# AAI Project Team Bibliotheek 
## Data processing

### Information
Our [Annif](https://github.com/NatLibFi/Annif) implementation uses the [Library of Congress Subject Headings](https://id.loc.gov/authorities/subjects.html), for an explanation how to create a LCSH Annif project, please refer to [make_project.ipynb](../make_project.ipynb). One step of that notebook is training the project with data. Therefore this notebook will explain the steps for transforming the [MARC XML data from the University Library of Amsterdam](https://uba.uva.nl/ondersteuning/open-data/datasets-en-publicatiekanalen/datasets-en-publicatiekanalen.html#Boeken) and [MARC XML data from Springer Nature](https://metadata.springernature.com/metadata/books) into trainingdata which can be used by Annif.

In [2]:
# Import standard libraries
from make_dataset import *
import pandas as pd
import glob
import os

import warnings
warnings.filterwarnings("ignore")

#### Splitting MARC XML file
This is a large file, so it first split into multiple smaller XML files, so that they can be processed. This is done using `split_data.py`. This produces 233 smaller XML files. These can be used for the next step.

#### Obtaining relevant data from files
The next step involves processing the data and collecting the relevant data for our project. Since we use Annif, we need training data which is compatible for this tool, which should also be in English.
This should be a `.tsv` file in the following format:

`summary/title   <subjectURI>`

So we need to identify which tags contain the language, summaries, titles and the LCSH subjects. This can be found in the [MARC 21 Format for Bibliographic Data](https://www.loc.gov/marc/bibliographic/).

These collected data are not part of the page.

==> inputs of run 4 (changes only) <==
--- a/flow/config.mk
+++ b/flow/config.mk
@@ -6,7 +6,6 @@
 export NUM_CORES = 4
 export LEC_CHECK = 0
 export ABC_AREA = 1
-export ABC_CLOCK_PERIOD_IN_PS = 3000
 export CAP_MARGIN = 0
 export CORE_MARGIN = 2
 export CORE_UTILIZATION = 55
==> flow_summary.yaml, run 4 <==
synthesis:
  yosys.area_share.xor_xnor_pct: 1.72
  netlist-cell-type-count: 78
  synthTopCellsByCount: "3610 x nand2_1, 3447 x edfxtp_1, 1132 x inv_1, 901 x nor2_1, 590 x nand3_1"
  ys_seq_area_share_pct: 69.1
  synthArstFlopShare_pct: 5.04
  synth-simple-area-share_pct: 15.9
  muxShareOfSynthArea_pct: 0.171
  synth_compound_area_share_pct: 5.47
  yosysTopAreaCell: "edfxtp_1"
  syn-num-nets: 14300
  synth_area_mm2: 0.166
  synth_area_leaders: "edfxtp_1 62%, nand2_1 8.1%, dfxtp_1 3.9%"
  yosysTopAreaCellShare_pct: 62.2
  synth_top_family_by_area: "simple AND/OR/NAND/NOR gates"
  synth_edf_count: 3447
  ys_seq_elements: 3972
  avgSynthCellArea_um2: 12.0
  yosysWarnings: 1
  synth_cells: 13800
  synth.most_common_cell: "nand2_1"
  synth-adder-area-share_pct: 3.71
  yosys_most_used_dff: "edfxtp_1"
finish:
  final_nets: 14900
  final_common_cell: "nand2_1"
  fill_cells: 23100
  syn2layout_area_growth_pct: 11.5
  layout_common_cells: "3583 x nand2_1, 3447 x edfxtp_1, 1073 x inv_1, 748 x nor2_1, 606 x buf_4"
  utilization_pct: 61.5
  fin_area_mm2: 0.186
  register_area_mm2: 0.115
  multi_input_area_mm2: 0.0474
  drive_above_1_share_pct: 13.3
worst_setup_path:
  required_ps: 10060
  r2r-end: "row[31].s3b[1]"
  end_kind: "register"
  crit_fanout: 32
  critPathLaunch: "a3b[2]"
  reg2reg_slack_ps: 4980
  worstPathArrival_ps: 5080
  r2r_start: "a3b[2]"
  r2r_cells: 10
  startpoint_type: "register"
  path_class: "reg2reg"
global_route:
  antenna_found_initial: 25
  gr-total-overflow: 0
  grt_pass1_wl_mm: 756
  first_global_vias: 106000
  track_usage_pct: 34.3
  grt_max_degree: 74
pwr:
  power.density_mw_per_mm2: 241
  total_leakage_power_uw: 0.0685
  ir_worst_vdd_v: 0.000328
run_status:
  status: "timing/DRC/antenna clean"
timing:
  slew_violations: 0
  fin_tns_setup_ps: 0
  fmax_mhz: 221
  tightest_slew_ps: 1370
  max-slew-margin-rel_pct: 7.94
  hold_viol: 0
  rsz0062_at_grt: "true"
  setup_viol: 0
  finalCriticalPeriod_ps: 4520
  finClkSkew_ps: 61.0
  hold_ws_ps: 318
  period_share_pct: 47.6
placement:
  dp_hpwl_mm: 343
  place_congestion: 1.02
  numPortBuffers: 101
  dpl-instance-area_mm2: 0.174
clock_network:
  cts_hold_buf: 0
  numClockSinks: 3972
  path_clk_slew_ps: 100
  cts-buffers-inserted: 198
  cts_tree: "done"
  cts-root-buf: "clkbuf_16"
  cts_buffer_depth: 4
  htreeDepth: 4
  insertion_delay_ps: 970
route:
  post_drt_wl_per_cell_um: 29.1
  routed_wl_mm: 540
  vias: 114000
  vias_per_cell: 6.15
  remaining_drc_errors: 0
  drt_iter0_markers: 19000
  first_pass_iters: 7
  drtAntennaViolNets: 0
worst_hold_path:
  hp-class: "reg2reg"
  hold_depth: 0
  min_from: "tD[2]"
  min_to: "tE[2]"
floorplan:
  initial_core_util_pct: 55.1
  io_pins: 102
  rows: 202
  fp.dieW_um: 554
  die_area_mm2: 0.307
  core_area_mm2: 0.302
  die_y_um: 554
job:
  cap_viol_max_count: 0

Here we can find the following tags that are relevant for this implementation.

| __Tag__       | 245                          | 520                |650       |
|---------------|--------------------|----------|-|
|__Description__| [Title](https://www.loc.gov/marc/bibliographic/bd245.html) | [Summary](https://www.loc.gov/marc/bibliographic/bd520.html) | [Subjects](https://www.loc.gov/marc/bibliographic/bd650.html) |

For each tag we want subfield `a`. For the subject we also only want the ones with `ind2=0`, since this second indicator indicates that it is a LCSH subject. Although the language content tag is available, I will not use it in selecting records, since the summaries or titles might still be in another language apart from English.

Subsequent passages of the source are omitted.